▸ **What this task involves**
Extract every line below that contains the word "gates".

▸ **Provided data**
________________________

File: src/timer01_pkg.sv
// Shared constants and types for the timer 0/1 split-mode and run/flag control block
package timer01_pkg;

  // Bit positions in timer_run_and_flag_control
  localparam int unsigned CTL_TIMER1_OVERFLOW_FLAG = 7;
  localparam int unsigned CTL_TIMER1_RUN_BIT = 6;
  localparam int unsigned CTL_TIMER0_OVERFLOW_FLAG = 5;
  localparam int unsigned CTL_TIMER0_RUN_BIT = 4;
  localparam int unsigned CTL_EXT_IRQ1_PENDING = 3;
  localparam int unsigned CTL_EXT_IRQ1_TYPE_SELECT = 2;
  localparam int unsigned CTL_EXT_IRQ0_PENDING = 1;
  localparam int unsigned CTL_EXT_IRQ0_TYPE_SELECT = 0;
  localparam logic [7:0] CTL_RESET = 8'h00;

  // Bit positions in timer_mode_register
  localparam int unsigned MODE_TIMER1_GATE_ENABLE = 7;
  localparam int unsigned MODE_TIMER1_COUNT_SOURCE_SELECT = 6;
  localparam int unsigned MODE_TIMER1_MODE_FIELD_HI = 5;
  localparam int unsigned MODE_TIMER1_MODE_FIELD_LO = 4;
  localparam int unsigned MODE_TIMER0_GATE_ENABLE = 3;
  localparam int unsigned MODE_TIMER0_COUNT_SOURCE_SELECT = 2;
  localparam int unsigned MODE_TIMER0_MODE_FIELD_HI = 1;
  localparam int unsigned MODE_TIMER0_MODE_FIELD_LO = 0;

  // Index of each timer byte on the byte write strobes
  localparam int unsigned BYTE_TIMER0_LOW = 0;
  localparam int unsigned BYTE_TIMER0_HIGH = 1;
  localparam int unsigned BYTE_TIMER1_LOW = 2;
  localparam int unsigned BYTE_TIMER1_HIGH = 3;

  // Index of each pin on the synchroniser bank and vector acknowledges
  localparam int unsigned PIN_TIMER0_COUNT = 0;
  localparam int unsigned PIN_TIMER1_COUNT = 1;
  localparam int unsigned PIN_EXT_IRQ0 = 2;
  localparam int unsigned PIN_EXT_IRQ1 = 3;
  localparam int unsigned ACK_EXT_IRQ0 = 0;
  localparam int unsigned ACK_TIMER0 = 1;
  localparam int unsigned ACK_EXT_IRQ1 = 2;
  localparam int unsigned ACK_TIMER1 = 3;

  localparam logic [7:0] BYTE_RESET = 8'h00;

  typedef enum logic [1:0] {
    MODE_13BIT = 2'b00,
    MODE_16BIT = 2'b01,
    MODE_RELOAD = 2'b10,
    MODE_SPLIT = 2'b11
  } timer_mode_t;

endpackage : timer01_pkg

File: src/pin_sync.sv
// Two-flop synchroniser with edge detection for one external pin
`timescale 1ns/100ps
module pin_sync (
  input wire logic i_clk,
  input wire logic i_srst,
  input wire logic i_pin,
  output logic o_level,
  output logic o_fall,
  output logic o_rise
);

  logic meta_q;
  logic sync_q;
  logic prev_q;

  always_ff @(posedge i_clk) begin
    if (i_srst) begin
      meta_q <= 1'b1;
      sync_q <= 1'b1;
      prev_q <= 1'b1;
    end else begin
      meta_q <= i_pin;
      sync_q <= meta_q;
      prev_q <= sync_q;
    end
  end

  // Edges are seen in the same cycle as the synchronised level changes
  assign o_level = sync_q;
  assign o_fall = prev_q & ~sync_q;
  assign o_rise = ~prev_q & sync_q;

endmodule : pin_sync

File: src/timer01_split_mode_and_control.sv
// Timer 0/1 counters with split mode and the timer run and flag control register
//
// How it works
// - Timer 0 mode three splits timer 0 into two independent 8-bit counters in its low and high bytes.
// - In split mode the low-byte counter uses timer 0's run, source select, gate and overflow flag.
// - In split mode the low byte counts its timer clock or falling edges of the count pin as selected.
// - In split mode the high byte is only a timer on the system or prescaled clock, never a pin.
// - In split mode the high byte counts only while timer 1's run bit is set and ignores any gate.
// - In split mode a high-byte overflow sets timer 1's overflow flag and so its interrupt request.
// - With timer 0 split, timer 1 runs in modes 0 to 2 but counts no pin events and never sets its flag.
// - With timer 0 split, timer 1 overflows still reach the serial ports as a baud-rate tick.
// - With timer 0 split, timer 1 runs whenever its mode is 0, 1 or 2 and stops in mode 3.
// - Timer 1's overflow flag in bit 7 is set by hardware, cleared by software or on vectoring.
// - Vectoring to the timer 1 service routine clears timer 1's overflow flag.
// - Timer 1 mode three leaves timer 1 inactive with no counting.
// - With its gate bit set timer 0, and timer 1 outside split mode, counts only while run is set and its interrupt input is active.
`timescale 1ns/100ps
module timer01_split_mode_and_control
  import timer01_pkg::*;
#(
  parameter int unsigned NUM_PINS = 4
) (
  input wire logic i_clk,
  input wire logic i_srst,
  input wire logic i_ctl_wr,
  input wire logic [7:0] i_ctl_wdata,
  input wire logic [7:0] i_timer_mode_register,
  input wire logic [3:0] i_byte_wr,
  input wire logic [7:0] i_byte_wdata,
  input wire logic i_timer0_sysclk_select,
  input wire logic i_timer1_sysclk_select,
  input wire logic i_prescale_tick,
  input wire logic i_ext_irq0_polarity,
  input wire logic i_ext_irq1_polarity,
  input wire logic i_timer0_count_pin,
  input wire logic i_timer1_count_pin,
  input wire logic i_ext_irq0_input,
  input wire logic i_ext_irq1_input,
  input wire logic [3:0] i_vector_ack,
  output logic [7:0] o_ctl_rdata,
  output logic [7:0] o_timer0_low_byte,
  output logic [7:0] o_timer0_high_byte,
  output logic [7:0] o_timer1_low_byte,
  output logic [7:0] o_timer1_high_byte,
  output logic o_timer0_irq,
  output logic o_timer1_irq,
  output logic o_ext_irq0_irq,
  output logic o_ext_irq1_irq,
  output logic o_timer1_baud_tick
);

  ////////////////////////////////////////////////////////////////////////////////
  // Counter step: returns {overflow, high byte, low byte}

  function automatic logic [16:0] step_timer(
    input logic [1:0] mode,
    input logic [7:0] lo,
    input logic [7:0] hi
  );
    logic [13:0] c13;
    logic [16:0] c16;
    logic [8:0] c8;
    logic [16:0] res;
    c13 = {1'b0, hi, lo[4:0]} + 14'h0001;
    c16 = {1'b0, hi, lo} + 17'h0_0001;
    c8 = {1'b0, lo} + 9'h001;
    unique case (timer_mode_t'(mode))
      // Upper three bits of the low byte are left untouched
      MODE_13BIT: res = {c13[13], c13[12:5], lo[7:5], c13[4:0]};
      MODE_16BIT: res = c16;
      MODE_RELOAD: res = {c8[8], hi, (c8[8] ? hi : c8[7:0])};
      // Split: the low byte alone wraps, the high byte is stepped elsewhere
      MODE_SPLIT: res = {c8[8], hi, c8[7:0]};
    endcase
    return res;
  endfunction : step_timer

  // Picks the high-active or the low-active view of an input by its polarity bit
  function automatic logic by_polarity(
    input logic pol,
    input logic if_high,
    input logic if_low
  );
    return pol ? if_high : if_low;
  endfunction : by_polarity

  ////////////////////////////////////////////////////////////////////////////////
  // Pin synchronisers
  // Pins change at any time, so each passes two flops before any logic reads it

  logic [NUM_PINS-1:0] pin_raw;
  logic [NUM_PINS-1:0] pin_level;
  logic [NUM_PINS-1:0] pin_fall;
  logic [NUM_PINS-1:0] pin_rise;

  assign pin_raw[PIN_TIMER0_COUNT] = i_timer0_count_pin;
  assign pin_raw[PIN_TIMER1_COUNT] = i_timer1_count_pin;
  assign pin_raw[PIN_EXT_IRQ0] = i_ext_irq0_input;
  assign pin_raw[PIN_EXT_IRQ1] = i_ext_irq1_input;

  for (genvar g = 0; g < NUM_PINS; g++) begin : g_pin
    pin_sync u_sync (
      .i_clk(i_clk),
      .i_srst(i_srst),
      .i_pin(pin_raw[g]),
      .o_level(pin_level[g]),
      .o_fall(pin_fall[g]),
      .o_rise(pin_rise[g])
    );
  end

  ////////////////////////////////////////////////////////////////////////////////
  // State

  logic [7:0] ctl_q;
  logic [7:0] ctl_d;
  logic [7:0] tl0_q;
  logic [7:0] tl0_d;
  logic [7:0] th0_q;
  logic [7:0] th0_d;
  logic [7:0] tl1_q;
  logic [7:0] tl1_d;
  logic [7:0] th1_q;
  logic [7:0] th1_d;
  logic baud_q;

  ////////////////////////////////////////////////////////////////////////////////
  // Decode of mode and control fields
  // The mode register is read live; it comes from logic on this same clock

  wire [1:0] t0_mode = i_timer_mode_register[MODE_TIMER0_MODE_FIELD_HI:MODE_TIMER0_MODE_FIELD_LO];
  wire [1:0] t1_mode = i_timer_mode_register[MODE_TIMER1_MODE_FIELD_HI:MODE_TIMER1_MODE_FIELD_LO];
  wire t0_gate = i_timer_mode_register[MODE_TIMER0_GATE_ENABLE];
  wire t1_gate = i_timer_mode_register[MODE_TIMER1_GATE_ENABLE];
  wire t0_count_src = i_timer_mode_register[MODE_TIMER0_COUNT_SOURCE_SELECT];
  wire t1_count_src = i_timer_mode_register[MODE_TIMER1_COUNT_SOURCE_SELECT];
  wire t0_run_bit = ctl_q[CTL_TIMER0_RUN_BIT];
  wire t1_run_bit = ctl_q[CTL_TIMER1_RUN_BIT];
  wire irq0_type = ctl_q[CTL_EXT_IRQ0_TYPE_SELECT];
  wire irq1_type = ctl_q[CTL_EXT_IRQ1_TYPE_SELECT];

  wire split = (t0_mode == MODE_SPLIT);
  // Mode three parks timer 1; with timer 0 split it is timer 1's only stop
  wire t1_mode_live = (t1_mode != MODE_SPLIT);

  // Interrupt inputs are active at the configured polarity (1 = high)
  wire irq0_active = by_polarity(i_ext_irq0_polarity, pin_level[PIN_EXT_IRQ0], ~pin_level[PIN_EXT_IRQ0]);
  wire irq1_active = by_polarity(i_ext_irq1_polarity, pin_level[PIN_EXT_IRQ1], ~pin_level[PIN_EXT_IRQ1]);
  wire irq0_edge = by_polarity(i_ext_irq0_polarity, pin_rise[PIN_EXT_IRQ0], pin_fall[PIN_EXT_IRQ0]);
  wire irq1_edge = by_polarity(i_ext_irq1_polarity, pin_rise[PIN_EXT_IRQ1], pin_fall[PIN_EXT_IRQ1]);

  // Timer clock: system clock every cycle, or the prescaled tick
  wire t0_tick = i_timer0_sysclk_select | i_prescale_tick;
  wire t1_tick = i_timer1_sysclk_select | i_prescale_tick;

  ////////////////////////////////////////////////////////////////////////////////
  // Timer 0 (low byte in split mode)

  // The gate lets an external level time a pulse width
  wire t0_enable = t0_run_bit & (~t0_gate | irq0_active);
  wire t0_src_tick = t0_count_src ? pin_fall[PIN_TIMER0_COUNT] : t0_tick;
  wire t0_inc = t0_enable & t0_src_tick;
  wire [16:0] t0_next = step_timer(t0_mode, tl0_q, th0_q);
  wire t0_ovf = t0_inc & t0_next[16];

  ////////////////////////////////////////////////////////////////////////////////
  // Timer 0 high byte in split mode: timer clock only, timer 1 run bit, no gate

  // Sharing timer 0's clock select keeps both halves on one timebase
  wire th0_inc = split & t1_run_bit & t0_tick;
  wire [8:0] th0_sum = {1'b0, th0_q} + 9'h001;
  wire th0_ovf = th0_inc & th0_sum[8];

  ////////////////////////////////////////////////////////////////////////////////
  // Timer 1

  // Outside split mode timer 1 follows the same run and gate rules as timer 0
  // While timer 0 is split, the mode field alone runs timer 1 and pins are ignored
  wire t1_enable_split = t1_mode_live;
  wire t1_enable_norm = t1_mode_live & t1_run_bit & (~t1_gate | irq1_active);
  wire t1_src_tick = (t1_count_src & ~split) ? pin_fall[PIN_TIMER1_COUNT] : t1_tick;
  wire t1_inc = (split ? t1_enable_split : t1_enable_norm) & t1_src_tick;
  wire [16:0] t1_next = step_timer(t1_mode, tl1_q, th1_q);
  wire t1_ovf = t1_inc & t1_next[16];

  // In split mode the timer 1 flag belongs to the timer 0 high byte
  wire tf1_set = split ? th0_ovf : t1_ovf;

  ////////////////////////////////////////////////////////////////////////////////
  // Byte next values; a software byte write wins over counting in that cycle

  assign tl0_d = i_byte_wr[BYTE_TIMER0_LOW] ? i_byte_wdata :
                 t0_inc ? t0_next[7:0] : tl0_q;
  assign th0_d = i_byte_wr[BYTE_TIMER0_HIGH] ? i_byte_wdata :
                 split ? (th0_inc ? th0_sum[7:0] : th0_q) :
                 t0_inc ? t0_next[15:8] : th0_q;
  assign tl1_d = i_byte_wr[BYTE_TIMER1_LOW] ? i_byte_wdata :
                 t1_inc ? t1_next[7:0] : tl1_q;
  assign th1_d = i_byte_wr[BYTE_TIMER1_HIGH] ? i_byte_wdata :
                 t1_inc ? t1_next[15:8] : th1_q;

  ////////////////////////////////////////////////////////////////////////////////
  // Control register next value; hardware set wins over any clear

  // A vector acknowledge only clears, so an overflow in the same cycle leaves the flag set
  wire ack_t1 = i_vector_ack[ACK_TIMER1];
  wire ack_t0 = i_vector_ack[ACK_TIMER0];
  wire ack_i1 = i_vector_ack[ACK_EXT_IRQ1];
  wire ack_i0 = i_vector_ack[ACK_EXT_IRQ0];

  wire tf1_keep = ack_t1 ? 1'b0 : i_ctl_wr ? i_ctl_wdata[CTL_TIMER1_OVERFLOW_FLAG] :
                  ctl_q[CTL_TIMER1_OVERFLOW_FLAG];
  wire tf0_keep = ack_t0 ? 1'b0 : i_ctl_wr ? i_ctl_wdata[CTL_TIMER0_OVERFLOW_FLAG] :
                  ctl_q[CTL_TIMER0_OVERFLOW_FLAG];
  wire ie1_keep = ack_i1 ? 1'b0 : i_ctl_wr ? i_ctl_wdata[CTL_EXT_IRQ1_PENDING] :
                  ctl_q[CTL_EXT_IRQ1_PENDING];
  wire ie0_keep = ack_i0 ? 1'b0 : i_ctl_wr ? i_ctl_wdata[CTL_EXT_IRQ0_PENDING] :
                  ctl_q[CTL_EXT_IRQ0_PENDING];

  // Level type: the pending flag tracks the active input, so clearing it has no lasting effect
  wire ie1_next = irq1_type ? (irq1_edge | ie1_keep) : irq1_active;
  wire ie0_next = irq0_type ? (irq0_edge | ie0_keep) : irq0_active;

  always_comb begin
    ctl_d = ctl_q;
    if (i_ctl_wr) begin
      ctl_d[CTL_TIMER1_RUN_BIT] = i_ctl_wdata[CTL_TIMER1_RUN_BIT];
      ctl_d[CTL_TIMER0_RUN_BIT] = i_ctl_wdata[CTL_TIMER0_RUN_BIT];
      ctl_d[CTL_EXT_IRQ1_TYPE_SELECT] = i_ctl_wdata[CTL_EXT_IRQ1_TYPE_SELECT];
      ctl_d[CTL_EXT_IRQ0_TYPE_SELECT] = i_ctl_wdata[CTL_EXT_IRQ0_TYPE_SELECT];
    end
    ctl_d[CTL_TIMER1_OVERFLOW_FLAG] = tf1_set | tf1_keep;
    ctl_d[CTL_TIMER0_OVERFLOW_FLAG] = t0_ovf | tf0_keep;
    ctl_d[CTL_EXT_IRQ1_PENDING] = ie1_next;
    ctl_d[CTL_EXT_IRQ0_PENDING] = ie0_next;
  end

  ////////////////////////////////////////////////////////////////////////////////
  // Registers

  always_ff @(posedge i_clk) begin
    if (i_srst) begin
      ctl_q <= CTL_RESET;
    end else begin
      ctl_q <= ctl_d;
    end
  end

  // Counter bytes clear on reset so software starts from a known count
  always_ff @(posedge i_clk) begin
    if (i_srst) begin
      tl0_q <= BYTE_RESET;
    end else begin
      tl0_q <= tl0_d;
    end
  end

  always_ff @(posedge i_clk) begin
    if (i_srst) begin
      th0_q <= BYTE_RESET;
    end else begin
      th0_q <= th0_d;
    end
  end

  always_ff @(posedge i_clk) begin
    if (i_srst) begin
      tl1_q <= BYTE_RESET;
    end else begin
      tl1_q <= tl1_d;
    end
  end

  always_ff @(posedge i_clk) begin
    if (i_srst) begin
      th1_q <= BYTE_RESET;
    end else begin
      th1_q <= th1_d;
    end
  end

  // Registered tick: the serial ports see it in the same cycle as the wrapped count, one cycle after the overflow
  always_ff @(posedge i_clk) begin
    if (i_srst) begin
      baud_q <= 1'b0;
    end else begin
      baud_q <= t1_ovf;
    end
  end

  ////////////////////////////////////////////////////////////////////////////////
  // Outputs, all straight from flops

  assign o_ctl_rdata = ctl_q;
  assign o_timer0_low_byte = tl0_q;
  assign o_timer0_high_byte = th0_q;
  assign o_timer1_low_byte = tl1_q;
  assign o_timer1_high_byte = th1_q;
  // Interrupt requests are the flag bits themselves, so they drop with the flags
  assign o_timer0_irq = ctl_q[CTL_TIMER0_OVERFLOW_FLAG];
  assign o_timer1_irq = ctl_q[CTL_TIMER1_OVERFLOW_FLAG];
  assign o_ext_irq0_irq = ctl_q[CTL_EXT_IRQ0_PENDING];
  assign o_ext_irq1_irq = ctl_q[CTL_EXT_IRQ1_PENDING];
  assign o_timer1_baud_tick = baud_q;

endmodule : timer01_split_mode_and_control

File: config.mk
export PLATFORM = sky130hd
export DESIGN_NAME = timer01_split_mode_and_control
export DESIGN_NICKNAME = d
export VERILOG_FILES = /design/src/timer01_pkg.sv /design/src/pin_sync.sv /design/src/timer01_split_mode_and_control.sv
export SDC_FILE = /design/constraint.sdc
export NUM_CORES = 1
export LEC_CHECK = 0
export ABC_AREA = 1
export BUFFER_PORTS_ARGS = -buffer_cell sky130_fd_sc_hd__buf_2
export CORE_MARGIN = 5
export CORE_UTILIZATION = 28
export DETAILED_ROUTE_END_ITERATION = 12
export GPL_TIMING_DRIVEN = 0
export PLACE_DENSITY = 0.53
export SYNTH_ARGS = -nofsm -noshare
export SYNTH_HDL_FRONTEND = slang
export SYNTH_SLANG_ARGS = --single-unit
File: constraint.sdc
create_clock -name i_clk -period 1.6 [get_ports i_clk]
set_clock_uncertainty 0.05 [all_clocks]
set_input_delay 0.4 -clock i_clk [delete_from_list [all_inputs] [get_ports i_clk]]
set_output_delay 0.4 -clock i_clk [all_outputs]
set_load 0.05 [all_outputs]
==> results.sh, run 1 <==
export IMPL_numCtsBuffers=5
export IMPL_vias_per_cell=4.94
export IMPL_critPathKind="reg -> reg"
export IMPL_grt_use_total=0.176
export IMPL_synth_fp_nets=722
export IMPL_first_global_vias=4468
export IMPL_worst_pin_slew_ps=616
export IMPL_drv_slew=0
export IMPL_port_buffers=85
export IMPL_grt_pass1_wl_um=23300
export IMPL_cts_sinks=53
export IMPL_start_util=0.286
export IMPL_setup_viol_count_final=2
export IMPL_fmax_mhz=619
export IMPL_finalPower_mw=3.76
export IMPL_syn_inst=675
export IMPL_die_area_um2=16700
export IMPL_worstPathMaxFanout=7
export IMPL_synth_seq_cells=53
export IMPL_drive_above_1_share=0.361
export IMPL_timing_hold_ws_ps=222
export IMPL_drc_errors=0
export IMPL_ys_warn_count=0
export IMPL_status="complete, but fails checks"
export IMPL_cap_violations=0
export IMPL_period_share=1.01
export IMPL_gr_total_overflow=0
export IMPL_rsz0062_at_grt="yes"
export IMPL_yosysSeqAreaShare=0.266
export IMPL_layout_cells_non_filler=980
export IMPL_wirelength_um=15100
export IMPL_cellPowerDensity_nw_per_um2=680
export IMPL_io_pin_count=89
export IMPL_start_kind="register"
export IMPL_hpwl_um=11300
export IMPL_timing_final_ws_setup_ps=-16.5
export IMPL_hold_violations=0
export IMPL_nets=846
export IMPL_diodes=0
export IMPL_violations="setup timing"
export IMPL_cp_required_ps=1720
export IMPL_core_um2=13900
export IMPL_antenna_left=0
export IMPL_synthArstFlopShare=0
export IMPL_grt_max_degree=18
export IMPL_htree_levels=2
export IMPL_cp_common_cell="nor2_4"
export IMPL_grt_antenna_before_repair=0
export IMPL_p_leak_nw=2.53
export IMPL_clock_latency_ps=300
export IMPL_area_growth_syn_to_layout_pct=38.7
export IMPL_ir_worst_vdd_v=0.000450
export IMPL_first_iter_violations=295
export IMPL_path_buf_inv=1
export IMPL_cp_arrival_ps=1740
export IMPL_crit_path_end_kind="register"
export IMPL_dp_slack_ps=-382
export IMPL_die_w_um=129
export IMPL_vias=4845
export IMPL_finalCriticalPeriod_ps=1620
export IMPL_die_h_um=129
export IMPL_clock_path_buffers=2
export IMPL_drt_pre_antenna_iters=5
export IMPL_timing_slew_headroom=0.590
export IMPL_wl_per_cell_um=15.4
export IMPL_num_rows=43
export IMPL_synth_cell_types=37
export IMPL_path_cells="ha_4, nand2_4, nor2_4, nand3_4, nor2_4, inv_4, o21a_1, a21oi_2, nor2_1"
export IMPL_cts_root_buffer="clkbuf_16"
export IMPL_path_clk_slew_ps=80
export IMPL_place_gp_congestion=0.894
export IMPL_dp_cells=940
export IMPL_cp_slowest_stage_delay_ps=380
export IMPL_ys_flop_type="dfxtp_1"
export IMPL_synth_edf_count=0
export IMPL_synth_cell_area_um2=3990
export IMPL_path_delay_family="simple AND/OR/NAND/NOR gates"
export IMPL_avgSynthCellArea_um2=5.91
export IMPL_hp_class="in -> reg"
export IMPL_cts_tree="built"
export IMPL_slowest_stage="dfxtp_4"
[placed cells by master, fill, tap and decap left out, types with 12 or more instances in the layout]
master	n
nand2_2	27
dfxtp_2	15
buf_2	84
o21ai_0	36
or2_2	12
nor2_4	17
nand2_1	151
buf_4	32
inv_2	14
dfxtp_4	16
nor2_1	68
inv_1	66
dfxtp_1	22
a21oi_1	46
nand3_1	48
o21ai_1	13
nand4_1	13
[what timing repair did]
action / CTS / global route
gates resized for setup: 26 / 83
hold endpoints to repair: 0 / 0
setup endpoints to repair: 30 / 38
hold buffers: 0 / 0
setup buffers: 16 / 17
pin swaps: 10 / 27
[area by class of cell]
class	count	area (um2)
inverter	85	327
clock buffer	5	125
timing repair buffer	118	716
sequential	53	1140
buffer	15	75.1
tap	180	225
multi-input combinational	521	2910
fill	1529	8400
clock inverter	3	20.0
[worst reg2reg max path, stage by stage (launching register included)]
cell	delay, ps
dfxtp_4	380
ha_4	150
nand2_4	60
nor2_4	130
nand3_4	120
nor2_4	160
inv_4	80
o21a_1	190
a21oi_2	130
nor2_1	40
[synth_stat cells, types with 6 or more instances]
master,instances,area share
a21oi_1,57,0.071
a22oi_1,9,0.017
clkbuf_1,9,0.0085
dfxtp_1,53,0.27
inv_1,66,0.062
inv_2,17,0.016
nand2_1,175,0.16
nand2_2,8,0.013
nand3_1,61,0.076
nand4_1,13,0.020
nor2_1,79,0.074
nor2_2,6,0.0094
nor2_4,8,0.023
nor3_1,6,0.0075
o21ai_0,38,0.048
o21ai_1,18,0.023
or2_2,12,0.019
[through the flow]
stage | utilization | area [um2] | setup TNS (ps)
detailed placement | 0.340 | 4740 | -9630
finish | 0.397 | 5530 | -20.2
CTS | 0.366 | 5090 | -51.6
floorplan | - | 4090 | -222
global route | 0.397 | 5530 | -1440
global placement | 0.340 | 4740 | -9930
[registers in the layout (all words and copies together), names as in the netlist]
name and cells:
g_pin.u_sync.o_level 4, o_timer0_low_byte 8, o_timer0_high_byte 8, g_pin.u_sync.prev_q 4, o_timer1_baud_tick 1, g_pin.u_sync.meta_q 4, o_timer1_low_byte 8, o_timer1_high_byte 8
o_ctl_rdata 8
[cell families (layout without fill, tap and decap cells)]
logic type               Yosys count  after routing  share of synthesized area
AO/OA/AOI/OAI                    135            135                      0.182
adder cells (fa/ha/maj)            3              3                    0.00941
flip-flops                        53             53                      0.266
AND/OR/NAND/NOR                  376            376                      0.427
multiplexers                       1              1                    0.00251
XOR/XNOR                           6              6                     0.0132
buffers and inverters            101            226                     0.0997
[metal layers]
| layer | track usage | routed length [um] | up-vias |
|---|---|---|---|
| li1 | - | - | 2457 |
| met1 | 0.233 | 6560 | 2204 |
| met2 | 0.293 | 7350 | 156 |
| met3 | 0.0256 | 786 | 28 |
| met4 | 0.0636 | 403 | 0 |
| met5 | 0 | 0 | - |
[worst paths after layout]
| check | end | from | slack, ps | depth (start not counted) |
|---|---|---|---|---|
| max | o_timer0_low_byte[3] | o_timer0_low_byte[0] | -20 | 9 |
| min | g_pin[3].u_sync.meta_q | i_ext_irq1_input | 220 | 2 |
| max reg2reg | o_timer0_low_byte[3] | o_timer0_low_byte[0] | -20 | 9 |
| min reg2reg | g_pin[0].u_sync.o_level | g_pin[0].u_sync.meta_q | 360 | 1 |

________________________

▸ **Response for this exercise**
export IMPL_path_delay_family="simple AND/OR/NAND/NOR gates"
gates resized for setup: 26 / 83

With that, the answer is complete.